Chapitre 29, par Sumire : Journal de bord « Mission : opération coordination de la bataille future »
Journal de l'Arcadia
« Mission : opération coordination de la bataille future »
par Sumire
10h30 : Heure des braves.
Je me suis levée plus tôt que d'habitude pour apporter ma noble
contribution à la préparation du combat qui nous opposera à l'infâme
Sorcière – notez que je paye de ma personne !
Emue, je me glisse dans la cabine du Capitaine qui ressemble à un
véritable champ de bataille : compas, cartes éparses, instruments
étranges, maquettes et prototypes sont éparpillés sur une table
derrière laquelle gesticule un vieil homme tout ébouriffé qui ressemble
à un vieux hibou à moitié fou. Je m'apprête à donner l'alerte afin de
confondre ce misérable imposteur, mais déjà son complice s'est dressé
derrière-moi et tente de me retenir :
« Du calme, miss Sumire. Ce n'est que moi, Ludolf. Vous vous souvenez ?
J'ai embarqué sur l'Arcadia il y a peu, et lui c'est ce bon vieux
Glendal... »
Ce faisant, il passe la main sur son crâne endolori qui ressemble à
celui d'une baleine à bosse, vestige de mon dernier épisode d'amnésie.
Vexée, je fais semblant de ne pas comprendre et lui rétorque froidement
:
« Une bataille, ça vous change un homme ! »
11h00 : Le Capitaine
frappe à la porte et je lui donne l'autorisation d'entrer. Elle me
plaît bien cette cabine. Je me demande si j'aurais le droit de m'y
installer quand je deviendrai Capitaine...

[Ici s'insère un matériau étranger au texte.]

From an optimization exercise on the open Yosys and OpenROAD flow, aimed at small area; shortcuts taken in it are not production practice. Only simulation tests tie the RTL to the original design; equivalence was not proved. Power figures rest on the tool's default switching activity, not on a simulated workload.

JK:
Design servo_xcvr, start of the top module:
module servo_xcvr (
    input  wire         clk,
    input  wire         rst,           
    input  wire         host_we,
    input  wire [5:0]   host_addr,
    input  wire [7:0]   host_wdata,
    output reg  [7:0]   host_rdata,
    output wire         tp_req,
    output wire         tp_op,         
    output reg  [4:0]   tp_len,        
    output wire [127:0] tp_wdata,      
    input  wire         tp_ack,
    input  wire         tp_err,
    input  wire [4:0]   tp_cnt,        
    input  wire [95:0]  tp_rdata,      
    input  wire [15:0]  now_ms
);
    localparam [2:0] S_IDLE   = 3'd0;
    localparam [2:0] S_SEND   = 3'd1;
    localparam [2:0] S_ECHO   = 3'd2;
    localparam [2:0] S_HEADER = 3'd3;
    localparam [2:0] S_BODY   = 3'd4;
    reg  [2:0]   state;
    reg          done, rejected, reply_exp;
    reg  [7:0]   result;
    reg  [7:0]   req_id, req_cmd, req_np;
    reg  [79:0]  req_p;
    reg  [3:0]   tx_L;           
    reg  [7:0]   tx_id, tx_cmd;  
    reg  [87:0]  tx_b;           
    reg  [7:0]   rxcnt;
    reg  [127:0] rxbuf;
    reg  [4:0]   echo_rem;
    reg  [4:0]   exp_len;
    reg  [15:0]  deadline;
    integer i;
    wire busy     = |state;
    wire tx_valid = |tx_L;
  ...
Size in the first run: ~2900 cells after synthesis, about 280 I/O pins, roughly 0.025 mm² of cells after synthesis.
==> flow/config.mk <==
export PLATFORM = sky130hd
export DESIGN_NAME = servo_xcvr
export DESIGN_NICKNAME = servo_xcvr
export VERILOG_FILES = /design/flow/design.v
export SDC_FILE = /design/flow/constraint.sdc
export NUM_CORES = 4
export LEC_CHECK = 0
export CAP_MARGIN = 20
export CORE_MARGIN = 2
export CORE_UTILIZATION = 40
export SLEW_MARGIN = 20
==> flow/constraint.sdc <==
create_clock -name core_clock -period 30.0 [get_ports {clk}]
set_input_delay 6.0000 -clock core_clock [delete_from_list [all_inputs] [get_ports {clk}]]
set_output_delay 6.0000 -clock core_clock [all_outputs]
set_load 0.01 [all_outputs]
standard.sh (not shown) runs the stock make flow with config.mk's settings and CLKGATE_MAP_FILE= SYNTH_SCRIPT=/design/flow/synth_recipe.tcl, a recipe that flattens the netlist after the stock synthesis.
==> flow/flow/run.sh <==
#!/bin/bash
# Layout flow: the standard synthesis, then an area-oriented re-mapping of
# its combinational logic (registers kept as they are: same instances, names
# and cells), then the standard ORFS steps from floorplan to finish.
# Port buffers use the smallest buffer cell; CTS uses clkbuf_4 without
# dummy loads.
set -euo pipefail
export BUFFER_PORTS_ARGS="-buffer_cell sky130_fd_sc_hd__buf_1"
export CTS_ARGS="-sink_clustering_enable -repair_clock_nets -buf_list sky130_fd_sc_hd__clkbuf_4 -dont_use_dummy_load"

R=$PWD/orfs/results/$FLOW_PLATFORM/servo_xcvr/base
LIB=$FLOW_HOME/platforms/$FLOW_PLATFORM/lib/sky130_fd_sc_hd__tt_025C_1v80.lib

bash standard.sh synth > standard_synth.log 2>&1
cp $R/1_2_yosys.v $PWD/std_synth.v

sed -e "s#@LIB@#$LIB#g" -e "s#@IN@#$PWD/std_synth.v#g" -e "s#@OUT@#$PWD/remap.v#g" -e "s#@ABC@#$PWD/flow/abc_area.script#g" \
    flow/remap.ys.in > remap.ys
yosys -l remap.log -q remap.ys > remap.stdout 2>&1

cp $PWD/remap.v $R/1_2_yosys.v
rm -f $R/1_synth.odb $R/1_synth.sdc
bash standard.sh synth > standard_synth2.log 2>&1
bash standard.sh > standard.log 2>&1
==> flow/flow/abc_area.script <==
strash; &get -n; &deepsyn -T 60; &put; dch -f; amap; mfs2; strash; dc2; dch -f; amap
==> flow/flow/remap.ys.in <==
# Re-map the combinational logic of the standard synthesis for area.
# Flip-flop and full-adder cells are kept as instances (keep_hierarchy), so every
# register keeps its instance name and cell type.
read_liberty -ignore_miss_func @LIB@
read_verilog @IN@
hierarchy -top servo_xcvr
setattr -mod -set keep_hierarchy 1 sky130_fd_sc_hd__*df* sky130_fd_sc_hd__fa_*
flatten
opt_clean
tee -o remap_stat_before.txt stat -liberty @LIB@
abc -liberty @LIB@ -dont_use *probe* -dont_use *lpflow* -script @ABC@
opt_clean -purge
setundef -zero
hilomap -singleton -hicell sky130_fd_sc_hd__conb_1 HI -locell sky130_fd_sc_hd__conb_1 LO
insbuf -buf sky130_fd_sc_hd__buf_4 A X
splitnets
opt_clean -purge
tee -o remap_stat_after.txt stat -liberty @LIB@
select servo_xcvr
write_verilog -noattr -nohex -nodec -selected @OUT@
JK went all the way through the flow, and no timing, DRC or antenna check failed.
> inputs changed (JK -> MS)
diff --git a/flow/flow/run.sh b/flow/flow/run.sh
--- a/flow/flow/run.sh
+++ b/flow/flow/run.sh
@@ -4,3 +4,3 @@
 # and cells), then the standard ORFS steps from floorplan to finish.
-# Port buffers use the smallest buffer cell; CTS uses clkbuf_4 without
+# Port buffers use the smallest buffer cell; CTS uses clkbuf_4 in clusters of at most 7 sinks, without
 # dummy loads.
@@ -8,3 +8,3 @@
 export BUFFER_PORTS_ARGS="-buffer_cell sky130_fd_sc_hd__buf_1"
-export CTS_ARGS="-sink_clustering_enable -repair_clock_nets -buf_list sky130_fd_sc_hd__clkbuf_4 -dont_use_dummy_load"
+export CTS_ARGS="-sink_clustering_enable -repair_clock_nets -buf_list sky130_fd_sc_hd__clkbuf_4 -sink_clustering_size 7 -sink_clustering_max_diameter 40 -dont_use_dummy_load"
 
### Flow results
- In the metrics for MS and JK, the one carrying the higher maximum clock skew at final layout is MS.
- Setup slack up 0.10 ns in MS wrt JK
- For the areal power density over the cells, MS came in 0.94% lower than JK did.
- Any difference in synthesized area between JK and MS is small enough to ignore.
- Summary of MS over JK: final core area utilization now sits lower, post-cts sizing count held, sequential share of layout area shows an increase of 0.31 points.
diff inputs: MS => AL
- GPL_TIMING_DRIVEN now 0, previously not set
- CORE_UTILIZATION now 50, was 40
diff --git a/flow/flow/run.sh b/flow/flow/run.sh
--- a/flow/flow/run.sh
+++ b/flow/flow/run.sh
@@ -8,2 +8,3 @@
 export BUFFER_PORTS_ARGS="-buffer_cell sky130_fd_sc_hd__buf_1"
+export REMOVE_ABC_BUFFERS=1
 export CTS_ARGS="-sink_clustering_enable -repair_clock_nets -buf_list sky130_fd_sc_hd__clkbuf_4 -sink_clustering_size 7 -sink_clustering_max_diameter 40 -dont_use_dummy_load"
==> flow/flow/abc_area.script <==
strash; dc2; &get -n; &deepsyn -T 60; &put; dch -f; amap; mfs2; strash; dc2; dch -f; amap; mfs2; strash; dc2; dch -f; amap
Notes after the runs:
- [AL] fraction of area in non-clock buffers fell 0.54 points relative to MS
- Re setup total negative slack: no difference whatsoever between MS and AL.
- Compared with MS, in AL proportion of cell area occupied by registers +0.59 points; largest incremental delay on the critical path shows a reduction of 0.19 ns; power +5.7%; total length of routed wires went down 17000 µm.
- Row logic gate share of total power: AL higher / MS lower
- Between MS and AL, clock network latency to the later pin of the worst-skew pair decreased.
- Between MS and AL, power drawn by the sequential cells increased.

servo_xcvr, a different RTL version from the one above (not shown whole).
For scale: roughly 3,300 cells after synthesis, roughly 280 I/O pins, about 0.026 sq mm of cells after synthesis.
==> flow/config.mk <==
export PLATFORM = sky130hd
export DESIGN_NAME = servo_xcvr
export DESIGN_NICKNAME = servo_xcvr
export VERILOG_FILES = /design/flow/design.v
export SDC_FILE = /design/flow/constraint.sdc
export NUM_CORES = 4
export LEC_CHECK = 0
export CAP_MARGIN = 20
export CORE_MARGIN = 2
export CORE_UTILIZATION = 40
export CTS_BUF_LIST = sky130_fd_sc_hd__clkbuf_4
export SLEW_MARGIN = 20
==> flow/constraint.sdc <==
create_clock -name core_clock -period 30.0 [get_ports {clk}]
set_input_delay 6.0000 -clock core_clock [delete_from_list [all_inputs] [get_ports {clk}]]
set_output_delay 6.0000 -clock core_clock [all_outputs]
set_load 0.01 [all_outputs]
==> flow/flow/run.sh <==
#!/bin/bash
# Layout flow: the standard synthesis, then an area-oriented re-mapping of
# its combinational logic (registers kept as they are: same instances, names
# and cells), then the standard ORFS steps from floorplan to finish.
# Port buffers use the smallest buffer cell; CTS uses clkbuf_4 without
# dummy loads.
set -euo pipefail
export BUFFER_PORTS_ARGS="-buffer_cell sky130_fd_sc_hd__buf_1"
export CTS_ARGS="-sink_clustering_enable -repair_clock_nets -buf_list sky130_fd_sc_hd__clkbuf_4 -dont_use_dummy_load"

R=$PWD/orfs/results/$FLOW_PLATFORM/servo_xcvr/base
LIB=$FLOW_HOME/platforms/$FLOW_PLATFORM/lib/sky130_fd_sc_hd__tt_025C_1v80.lib

bash standard.sh synth > standard_synth.log 2>&1
cp $R/1_2_yosys.v $PWD/std_synth.v

sed -e "s#@LIB@#$LIB#g" -e "s#@IN@#$PWD/std_synth.v#g" -e "s#@OUT@#$PWD/remap.v#g" \
    flow/remap.ys.in > remap.ys
yosys -l remap.log -q remap.ys > remap.stdout 2>&1

cp $PWD/remap.v $R/1_2_yosys.v
rm -f $R/1_synth.odb $R/1_synth.sdc
bash standard.sh synth > standard_synth2.log 2>&1
bash standard.sh > standard.log 2>&1
==> flow/flow/remap.ys.in <==
# Re-map the combinational logic of the standard synthesis for area.
# Flip-flop cells are kept as instances (keep_hierarchy), so every
# register keeps its instance name and cell type.
read_liberty -ignore_miss_func @LIB@
read_verilog @IN@
hierarchy -top servo_xcvr
setattr -mod -set keep_hierarchy 1 sky130_fd_sc_hd__*df*
flatten
opt_clean
tee -o remap_stat_before.txt stat -liberty @LIB@
abc -liberty @LIB@ -dont_use *probe* -dont_use *lpflow* -script +strash;dch,-f;amap;mfs2;strash;dch,-f;amap
opt_clean -purge
setundef -zero
hilomap -singleton -hicell sky130_fd_sc_hd__conb_1 HI -locell sky130_fd_sc_hd__conb_1 LO
insbuf -buf sky130_fd_sc_hd__buf_4 A X
splitnets
opt_clean -purge
tee -o remap_stat_after.txt stat -liberty @LIB@
select servo_xcvr
write_verilog -noattr -nohex -nodec -selected @OUT@
The first run finished with timing, DRC and antenna clean.
Change:
--- a/flow/flow/run.sh
+++ b/flow/flow/run.sh
@@ -5 +5 @@
-# Port buffers use the smallest buffer cell; CTS uses clkbuf_4 without
+# Port buffers use the smallest buffer cell; CTS uses clkbuf_2 without
@@ -9 +9 @@
-export CTS_ARGS="-sink_clustering_enable -repair_clock_nets -buf_list sky130_fd_sc_hd__clkbuf_4 -dont_use_dummy_load"
+export CTS_ARGS="-sink_clustering_enable -repair_clock_nets -buf_list sky130_fd_sc_hd__clkbuf_2 -dont_use_dummy_load"
@@ -17 +17 @@
-sed -e "s#@LIB@#$LIB#g" -e "s#@IN@#$PWD/std_synth.v#g" -e "s#@OUT@#$PWD/remap.v#g" \
+sed -e "s#@LIB@#$LIB#g" -e "s#@IN@#$PWD/std_synth.v#g" -e "s#@OUT@#$PWD/remap.v#g" -e "s#@ABC@#$PWD/flow/abc_area.script#g" \
==> flow/flow/abc_area.script (new file) <==
strash; &get -n; &deepsyn -T 60; &put; dch -f; amap; mfs2; strash; dc2; dch -f; amap
--- a/flow/flow/remap.ys.in
+++ b/flow/flow/remap.ys.in
@@ -11 +11 @@
-abc -liberty @LIB@ -dont_use *probe* -dont_use *lpflow* -script +strash;dch,-f;amap;mfs2;strash;dch,-f;amap
+abc -liberty @LIB@ -dont_use *probe* -dont_use *lpflow* -script @ABC@
- CAP_MARGIN: 20 -> 5
- CTS_BUF_LIST: sky130_fd_sc_hd__clkbuf_4 -> unset
- SLEW_MARGIN: 20 -> 5
Global-route usage rose by 0.55 points.
Wire length came out lower slightly.
Worst setup slack gains 0.38 ns.

-- re-timing with driven ports --
How much do the figures lean on ideal ports? The routed layouts below were timed once more, with nothing changed but the port constraints. Step 1 (the two cells are an assumption about what drives the block):
set clk [get_ports {clk}]
set_driving_cell -lib_cell sky130_fd_sc_hd__clkbuf_16 $clk
set_driving_cell -lib_cell sky130_fd_sc_hd__buf_2 [delete_from_list [all_inputs] $clk]
Step 2 also shifts input and output timing later by t, the mid clock arrival at the registers, as if the neighbouring blocks saw the same clock. Slacks: no drivers / after step 1 / after step 2; pairs: no drivers / after step 1.
run | t, ns | setup WS [ns] | clock arrival spread, ns | worst register clock-pin slew, ns | worst slew at a driven data input, ns
JK | 0.926 | 12.245 / 12.174 / 11.247 | 0.145 / 0.145 | 0.08 / 0.08 | 0.13
MS | 0.905 | 12.349 / 12.302 / 11.397 | 0.150 / 0.150 | 0.10 / 0.10 | 0.11
AL | 0.886 | 9.535 / 9.558 / 8.672 | 0.123 / 0.122 | 0.10 / 0.10 | 0.07
the first run of note 2 | 0.933 | 12.784 / 12.760 / 12.760 | 0.080 / 0.081 | 0.07 / 0.07 | 0.10
the second run of note 2 | 1.169 | 13.166 / 13.144 / 13.144 | 0.160 / 0.161 | 0.11 / 0.11 | 0.11
After both steps every run listed still meets setup and hold. The setup slack of JK, which loses most, moves by -0.071 ns with the drivers and by -0.998 ns with both steps.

Le Capitaine me jette un drôle d'œil - comme s'il soupçonnait
l'étonnante mise en route des rouages de mon cerveau - et rejoins le
vieillard (dont le nom m'échappe toujours !), plié en deux comme en
proie à un lumbago.
« Nous avons pris les mesures, Ryan, le père de David et moi, marmonna
le Capitaine d'un air sombre. Ca ne suffira pas. Glendal, vous savez ce
que ça signifie ? »
Le vieil homme – qui visiblement répond au nom de Glendal – s'approche
du Capitaine et lui pose la main sur l'épaule, l'air compatissant.
« Vous l'aimiez beaucoup... C'est un grand sacrifice, mais il est nécessaire. Nous allons tous beaucoup la regretter. »
A ce moment là, Sawin entre dans la cabine, l'air préoccupée,
mordillant la branche de ses lunettes. Ses lunettes préférées. Elle
porte également sa blouse favorite. Comme pour un sacrifice. Sawin, le
grand amour du Capitaine... Sacrifiée... non, je ne le supporterai pas !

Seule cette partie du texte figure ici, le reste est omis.